Malaklou, now the inaugural director of Berea College’s recently opened bell hooks center, speaks about her friendship with hooks with gratitude, recognizing she had access to the private and mundane side of her, while others celebrated her public figure and academia.
Over the last three years of bell hooks’s life, she and Malaklou became close friends and confidants. Sometimes, she would call Malaklou to share McDonald’s cheeseburgers, even in the middle of class. It’s also well-known that hooks had an endless craving for Juicy Fruit gum: “She would ask me to order it for her in hordes from Amazon,” says Malaklou.
The rest of the world probably knows hooks best through her most popular books, “Feminism Is for Everybody,” “Teaching to Transgress” and “All About Love: New Visions,” which reemerged in the pandemic as a New York Times bestseller despite being published in 2000.
Since hooks’s passing on Dec. 15, social media has flooded with eulogies and poignant reflections on almost three decades of her work in feminism, teaching and theory. Many noted the accessibility of her language, as well as her willingness to write from life experience as a way to speak on spirituality and family.

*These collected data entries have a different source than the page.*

**config.mk**
```make
export PLATFORM = sky130hd
export DESIGN_NAME = acc_top
export DESIGN_NICKNAME = d
export VERILOG_FILES = /design/src/design/acc_pkg.sv /design/src/design/acc_top.sv /design/src/design/acc_clk_div.sv /design/src/design/acc_sar.sv
export SDC_FILE = /design/constraint.sdc
export NUM_CORES = 1
export LEC_CHECK = 0
export BUFFER_PORTS_ARGS = -buffer_cell sky130_fd_sc_hd__buf_2
export CORE_ASPECT_RATIO = 1.2
export CORE_MARGIN = 4
export CORE_UTILIZATION = 45
export DETAILED_ROUTE_END_ITERATION = 10
export SLEW_MARGIN = 20
export SYNTH_ARGS = -nofsm -noshare
export SYNTH_HDL_FRONTEND = slang
export SYNTH_SLANG_ARGS = --single-unit
export TNS_END_PERCENT = 20
```
**constraint.sdc**
```tcl
create_clock -name clk -period 2.6 [get_ports clk]
set_input_delay 0.78 -clock clk [delete_from_list [all_inputs] [get_ports clk]]
set_output_delay 0.78 -clock clk [all_outputs]
set_load 0.1 [all_outputs]
```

Before she was bell hooks, though, she was Gloria Watkins, a rising scholar teaching at Yale University in the 1980s. At that time, Rachel Chapman, now a tenured professor of anthropology at the University of Washington, had the professor as her undergraduate thesis advisor. Chapman remembers that her classes were highly sought after, and that she led a support group of Black women, called “Sisters of the Yam,” who idolized her.
While working with hooks, Chapman recognized that much of her mentor’s work was concerned with the loss of Black life. “She was writing about what it means to be young and Black and angry and seeing clearly the thin line between being mad and madness, between radical action and personal self-destruction,” says Chapman.